In the fall of 2018, I was a new graduate nurse and had just finished my orientation on a medical-surgical unit. No matter how comprehensive an orientation is, it cannot prepare you for every situation. Near midnight on my fifth shift by myself, I was told to expect transfer of a hospice patient from the ICU. The nurse giving me report said that the patient, Ada Capatelli, was not a candidate for discharge to Hospice House or to home with hospice care because she would not survive transport. She had already been in the ICU for several days and defied the odds for how long she was expected to live and was only being transferred to me because the ICU needed the bed for a critical patient. The nurse told me her family was already at her bedside and refused to leave her side.
After receiving report, I felt in over my head and unwilling to deal with this sad situation. Though my nursing education covered hospice care, I had no real experience with it. I decided I'd just try to keep the patient as comfortable as I could and then leave the room as soon as possible to give the family privacy.

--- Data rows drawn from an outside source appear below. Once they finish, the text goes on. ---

This design comes from an exercise in tuning for small area on the open sky130 flow, not from production work. Where RTL was checked, it was by simulation tests only, not by an equivalence proof against the original. Power is estimated from default activity; no workload was simulated.

==> flow/design.v <==
module rising_edge_detector (
    input clk,           
    input reset_n,       
    input input_signal,  
    output rising_edge_detected  
);
reg input_signal_d1;
reg input_signal_d2;
always @(posedge clk or negedge reset_n) begin
    if (!reset_n) begin
        input_signal_d1 <= 0;
        input_signal_d2 <= 0;
    end else begin
        input_signal_d1 <= input_signal;
        input_signal_d2 <= input_signal_d1;
    end
end
assign rising_edge_detected = ~input_signal_d2 & input_signal_d1;
endmodule
module fi_channel (
    input  clk,
    input  rst,
    input  pin,
    input  ph0,       
    input  dph0,      
    input  [1:0] sph,
    input  hclr,      
    input  frz,
    input  mstate,
    input  accept,
    output hbit,      
    output slbit      
);
wire e;
rising_edge_detector red (
    .clk(clk),
    .reset_n(rst),
    .input_signal(pin),
    .rising_edge_detected(e)
);
reg [3:0] L;
reg fH, fD, cH, cD;
reg [27:0] H;
reg [13:0] D;
reg [3:0] SL;
wire w   = e & (&L);
wire toD = frz | accept;
wire hout = H[0] & ~hclr;
wire a    = mstate & D[0];
wire cHe  = ph0 ? (fH | (mstate & fD)) : cH;
wire hin  = hout ^ a ^ cHe;
wire cHn  = (hout & a) | (hout & cHe) | (a & cHe);
wire cDe  = dph0 ? (fD & frz) : cD;
wire din  = frz & (D[0] ^ cDe);
always @(posedge clk or negedge rst) begin
    if (!rst)
        L <= 4'd0;
    else if (e)
        L <= L + 1'b1;
end
always @(posedge clk or negedge rst) begin
    if (!rst)
        fH <= 1'b0;
    else
        fH <= (w & ~toD) | (fH & ~ph0);
end
always @(posedge clk) begin
    cH <= cHn;
    fD <= (w & toD) | (fD & ~dph0);
    cD <= D[0] & cDe;
end
always @(posedge clk) begin
    H <= {hin, H[27:1]};
    D <= {din, D[13:1]};
    if (accept)
        SL <= L;
end
assign hbit  = hout;
assign slbit = SL[sph];
endmodule
module fastinput_in (
    input  rst,
    input  clk,
    input  [3:0] Fast,
    input  ph0,
    input  dph0,
    input  [1:0] sph,
    input  hclr,
    input  frz,
    input  mstate,
    input  accept,
    output [3:0] hbit,
    output [3:0] slbit
);
genvar i;
generate
    for (i = 0; i < 4; i = i + 1) begin : ch
        fi_channel u (
            .clk(clk), .rst(rst), .pin(Fast[i]),
            .ph0(ph0), .dph0(dph0), .sph(sph),
            .hclr(hclr), .frz(frz), .mstate(mstate), .accept(accept),
            .hbit(hbit[i]), .slbit(slbit[i])
        );
    end
endgenerate
endmodule
module Receive2uart(
	input  uart_rxd,
	input  Clk,
	input  Rst,
	output is_cmd,
	output reg Rx_Done
);
reg s0_uart_rx, s1_uart_rx;
reg tmp0_uart_rx, tmp1_uart_rx;
reg uart_state;
reg [4:0] div_cnt;
reg [7:0] bps_cnt;
reg [1:0] acc;
reg match;
wire bps_Clk = uart_state && (div_cnt == 5'd3);
wire nedege = !tmp0_uart_rx & tmp1_uart_rx;
wire reject = (bps_cnt == 8'd12) && (acc == 2'd3);
wire last   = bps_cnt[7] && (&bps_cnt[4:0]);    
assign is_cmd = match;
always @(posedge Clk or negedge Rst) begin
	if (!Rst) begin
		s0_uart_rx <= 1'b0;
		s1_uart_rx <= 1'b0;
		tmp0_uart_rx <= 1'b0;
		tmp1_uart_rx <= 1'b0;
	end else begin
		s0_uart_rx <= uart_rxd;
		s1_uart_rx <= s0_uart_rx;
		tmp0_uart_rx <= s1_uart_rx;
		tmp1_uart_rx <= tmp0_uart_rx;
	end
end
always @(posedge Clk) begin
	if (uart_state && div_cnt != 5'd19)
		div_cnt <= {div_cnt[3:0], ~(div_cnt[4] ^ div_cnt[2])};
	else
		div_cnt <= 5'd0;
end
always @(posedge Clk) begin
	if (!uart_state || last || reject)
		bps_cnt <= 8'd0;
	else if (bps_Clk)
		bps_cnt <= bps_cnt + 1'b1;
end
always @(posedge Clk or negedge Rst) begin
	if (!Rst)
		Rx_Done <= 1'b0;
	else
		Rx_Done <= uart_state && last;
end
wire in_win = (bps_cnt[3:0] >= 4'd6) && (bps_cnt[3:0] <= 4'd11) && (bps_cnt != 8'd41);
wire [3:0] grp = bps_cnt[7:4];
wire exp_bit = (grp == 4'd1) || (grp == 4'd3);
wire pol = (grp == 4'd0);
wire dbit = (grp == 4'd2) ? !acc[1] : (acc != 2'd3);
always @(posedge Clk) begin
	if (bps_Clk) begin
		if (bps_cnt[3:0] == 4'd0)
			acc <= 2'd0;
		else if (in_win && s1_uart_rx == pol && acc != 2'd3)
			acc <= acc + 1'b1;
		if (bps_cnt == 8'd12)
			match <= 1'b1;
		else if (bps_cnt[3:0] == 4'd12 && grp <= 4'd8 && dbit != exp_bit)
			match <= 1'b0;
	end
end
always @(posedge Clk or negedge Rst) begin
	if (!Rst)
		uart_state <= 1'b0;
	else if (nedege)
		uart_state <= 1'b1;
	else if (Rx_Done || reject)
		uart_state <= 1'b0;
end
endmodule
module Write2uart(
	input Clk,
	input Rst,
	input Send_en,
	input nbit,
	output reg uart_txd,
	output reg TX_Done,
	output reg [3:0] q,
	output slot0
);
reg [8:0] div_cnt;
reg uart_state;
wire div_lo  = uart_state && (div_cnt[8:3] == 6'd0) && div_cnt[1] && div_cnt[0];
wire bps_clk = div_lo && !div_cnt[2];
assign slot0 = div_lo && div_cnt[2];
always @(posedge Clk or negedge Rst) begin
	if (!Rst)
		TX_Done <= 1'b0;
	else
		TX_Done <= uart_state && q10;
end
wire q10 = q[3] && q[1] && !q[0];
wire q_data = !q[3] || (!q[1] && !q[0]);    
always @(posedge Clk or negedge Rst) begin
	if (!Rst)
		uart_state <= 1'b0;
	else if (Send_en)
		uart_state <= 1'b1;
	else if (q10)
		uart_state <= 1'b0;
end
always @(posedge Clk) begin
	if (!uart_state || q10)
		q <= 4'd15;
	else if (bps_clk)
		q <= q + 1'b1;
end
always @(posedge Clk) begin
	if (uart_state && div_cnt != 9'd182)
		div_cnt <= {div_cnt[7:0], ~(div_cnt[8] ^ div_cnt[4])};
	else
		div_cnt <= 9'd0;
end
always @(posedge Clk or negedge Rst) begin
	if (!Rst)
		uart_txd <= 1'b1;
	else if (slot0) begin
		if (q == 4'd0)
			uart_txd <= 1'b0;
		else if (q_data)
			uart_txd <= nbit;
		else
			uart_txd <= 1'b1;
	end
end
endmodule
This is an optimization exercise on Yosys and OpenROAD, whose aim is small area, not a production implementation. Only simulation tests tie the RTL to the original design; equivalence was not proved.

==> 04-18 <==
==> flow/design.v <==
`default_nettype none
module robot_eye (
  input  wire       clk,
  input  wire       rst,
  input  wire       move_en,
  input  wire       osc_reset,
  output wire       servo_a,
  output wire       servo_b,
  output wire       servo_lid_a,
  output wire       servo_lid_b,
  output wire [7:0] swing_count
);
  genvar i;
  reg  [12:0] p;
  wire pstep = (p == 13'b1000010111111);
  wire pincr = (p == 13'b0110001010011);
  always @(posedge clk)
    if (rst)        p <= 13'b1011000101001;
    else if (pstep) p <= 13'b1011000101011;
    else            p <= {p[11:0], p[0] ^ p[1] ^ p[4] ^ p[12]};
  reg men_d, men_dd, osr_d, osr_dd;
  always @(posedge clk) begin
    men_d  <= move_en;
    men_dd <= men_d;
    osr_d  <= osc_reset;
    osr_dd <= osr_d;
  end
  reg started;
  always @(posedge clk)
    if (rst)        started <= 1'b0;
    else if (pstep) started <= 1'b1;
  wire ors = ~started | osr_dd;
  reg  [7:0] va;
  reg        cda, fa;
  reg  [3:0] ca;
  wire va_hi = va[7] & va[6] & (va[5] | va[4] | va[3]);                  
  wire va_lo = ~va[7] & (~va[6] | ~va[5] |
               (~va[4] & ~va[3] & (~va[2] | (~va[1] & ~va[0]))));        
  wire turn_a = cda ? va_lo : va_hi;
  wire [7:0] oa = {{4{cda}}, ca ^ {4{cda}}};
  wire [8:0] ka;
  wire [7:0] sa;
  assign ka[0] = ~cda;
  for (i = 0; i < 8; i = i + 1) begin : g_adda
    assign sa[i]   = va[i] ^ oa[i] ^ ka[i];
    assign ka[i+1] = (va[i] & oa[i]) | (ka[i] & (va[i] ^ oa[i]));
  end
  always @(posedge clk)
    if (rst) begin
      va  <= 8'd127;
      cda <= 1'b0;
    end else if (pstep) begin
      if (ors)         va  <= 8'd127;
      else if (turn_a) cda <= ~cda;
      else             va  <= sa;
    end
  always @(posedge clk)
    if (pstep) fa <= ~ors & ~cda & va_hi;
  wire [3:0] ca_inc = {ca[3] ^ (ca[2] & ca[1] & ca[0]), ca[2] ^ (ca[1] & ca[0]),
                       ca[1] ^ ca[0], ~ca[0]};
  always @(posedge clk)
    if (rst || (&ca))    ca <= 4'd0;
    else if (pincr & fa) ca <= ca_inc;
  reg  [7:0] vb;
  reg        cdb, fb;
  reg  [2:0] cb;
  wire vb_hi = vb[7] & vb[6] & (vb[5] | vb[4] | vb[3]);                  
  wire vb_lo = ~vb[7];                                                   
  wire turn_b = cdb ? vb_lo : vb_hi;
  wire [7:0] ob = {{5{cdb}}, cb ^ {3{cdb}}};
  wire [8:0] kb;
  wire [7:0] sb;
  assign kb[0] = ~cdb;
  for (i = 0; i < 8; i = i + 1) begin : g_addb
    assign sb[i]   = vb[i] ^ ob[i] ^ kb[i];
    assign kb[i+1] = (vb[i] & ob[i]) | (kb[i] & (vb[i] ^ ob[i]));
  end
  always @(posedge clk)
    if (rst) begin
      vb  <= 8'd163;
      cdb <= 1'b0;
    end else if (pstep) begin
      if (ors)         vb  <= 8'd163;
      else if (turn_b) cdb <= ~cdb;
      else             vb  <= sb;
    end
  always @(posedge clk)
    if (pstep) fb <= ~ors & ~cdb & vb_hi;
  wire [2:0] cb_inc = {cb[2] ^ (cb[1] & cb[0]), cb[1] ^ cb[0], ~cb[0]};
  always @(posedge clk)
    if (rst || (cb[2] & cb[0])) cb <= 3'd0;
    else if (pincr & fb)        cb <= cb_inc;
  reg  [6:0] d;
  wire tic = (d == 7'b1111011);
  always @(posedge clk)
    if (rst)      d <= 7'b1111011;
    else if (tic) d <= 7'b1111001;
    else          d <= {d[5:0], d[0] ^ d[6]};
  reg  [10:0] A;
  wire [11:0] ac;
  wire [10:0] an;
  assign ac[0] = tic;
  for (i = 0; i < 11; i = i + 1) begin : g_ang
    assign an[i]   = A[i] ^ ac[i];
    assign ac[i+1] = A[i] & ac[i];
  end
  always @(posedge clk)
    if (rst) A <= 11'd2001;      
    else     A <= an;
  wire az = (&A[10:6]) & (A[5] | (A[4] & (A[3] | A[2] | A[1])));
  wire ah = ~(A[10] | A[9] | A[8]);
  function lt8(input [7:0] x, input [7:0] y);    
    integer k;
    reg c;
    begin
      c = 1'b0;
      for (k = 0; k < 8; k = k + 1)
        c = (~x[k] & y[k]) | (~x[k] & c) | (y[k] & c);
      lt8 = c;
    end
  endfunction
  assign servo_a     = az | (ah & (men_dd ? lt8(A[7:0], va) : lt8(A[7:0], 8'd127)));
  assign servo_b     = az | (ah & (men_dd ? lt8(A[7:0], vb) : lt8(A[7:0], 8'd163)));
  assign servo_lid_a = az | (ah & (men_dd ? lt8(A[7:0], 8'd175) : lt8(A[7:0], 8'd127)));
  assign servo_lid_b = az | (ah & (men_dd ? lt8(A[7:0], 8'd155) : lt8(A[7:0], 8'd127)));
  assign swing_count = {4'd0, ca};
endmodule
`default_nettype wire
From an optimization exercise on the open Yosys and OpenROAD flow, aimed at small area; shortcuts taken in it are not production practice.
Function was checked by simulation only, so behaviour that the tests miss may differ from the original.

## flow/design.v (module list and top-level ports; edited modules follow where they fit)
// module pipelined_cordic: 684 lines
// module fa1: 4 lines
// module ha1: 4 lines
module pipelined_cordic(
    input Clk, Rst,
    input signed [15:0] x_in, y_in,
    output signed [15:0] magnitude,
    output signed [15:0] angle
);
  // ...
==> flow/flow/run.sh <==
#!/bin/bash
# Standard layout; the port buffers use the smallest buffer cell and the
# clock tree is built without dummy loads.
set -euo pipefail
export BUFFER_PORTS_ARGS="-buffer_cell sky130_fd_sc_hd__buf_1"
export CTS_ARGS="-sink_clustering_enable -repair_clock_nets -sink_clustering_size 20 -sink_clustering_max_diameter 60 -buf_list sky130_fd_sc_hd__clkbuf_8 -dont_use_dummy_load"
bash standard.sh > standard.log 2>&1
==> flow/standard.sh <==
#!/bin/bash
# synth_recipe.tcl (not shown) runs the flow's synth.tcl, then flattens the netlist and writes it again
# the make line also repeats each setting of config.mk as NAME=value (left out here)
make -C /OpenROAD-flow-scripts/flow DESIGN_CONFIG=/design/flow/config.mk WORK_HOME=/design/flow/orfs CLKGATE_MAP_FILE= SYNTH_SCRIPT=/design/flow/synth_recipe.tcl "${@:-finish}"
==> flow/config.mk <==
export PLATFORM = sky130hd
export DESIGN_NAME = pipelined_cordic
export DESIGN_NICKNAME = pipelined_cordic
export VERILOG_FILES = /design/flow/design.v
export SDC_FILE = /design/flow/constraint.sdc
export NUM_CORES = 4
export LEC_CHECK = 0
export CAP_MARGIN = 20
export CORE_MARGIN = 2
export CORE_UTILIZATION = 70
export PLACE_DENSITY = 0.85
export SLEW_MARGIN = 20
export SYNTH_HIERARCHICAL = 1
export SYNTH_MINIMUM_KEEP_SIZE = 0
==> flow/constraint.sdc <==
create_clock -name core_clock -period 4.5 [get_ports {Clk}]
set_input_delay 0.9000 -clock core_clock [delete_from_list [all_inputs] [get_ports {Clk}]]
set_output_delay 0.9000 -clock core_clock [all_outputs]
set_load 0.01 [all_outputs]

When I asked one of my coworkers for advice, she agreed that I needed to keep Mrs. Capatelli comfortable and try to help her die with dignity, but also said that I should do my best to take care of her family. She suggested offering them warm blankets and pillows and bringing them extra chairs, a simple idea that had never occurred to me.
A few minutes later, Mrs. Capatelli was being pushed down the hall in her hospital bed to room 813, her family surrounding the bed. I took a deep breath and followed. Once in the room, I offered the family pillows, blankets, and extra chairs and let them know I wanted them to be comfortable while they were with her. The son responded by telling me that she would never leave his side when he was sick, so he wasn't going to leave hers.
After I'd gathered the blankets and some extra chairs and brought them back to the room, Mrs. Capatelli's daughter told me that someone had suggested to her that her mom might not have died yet because she was still holding on to something. Beginning to cry, she asked me what it could be. I told her that I didn't know. I could only stand there as if frozen, trying not to cry with them. I felt strongly connected to the family in their dread of her death and wish to do what was best for her, but couldn't think of anything else but to just be there for them.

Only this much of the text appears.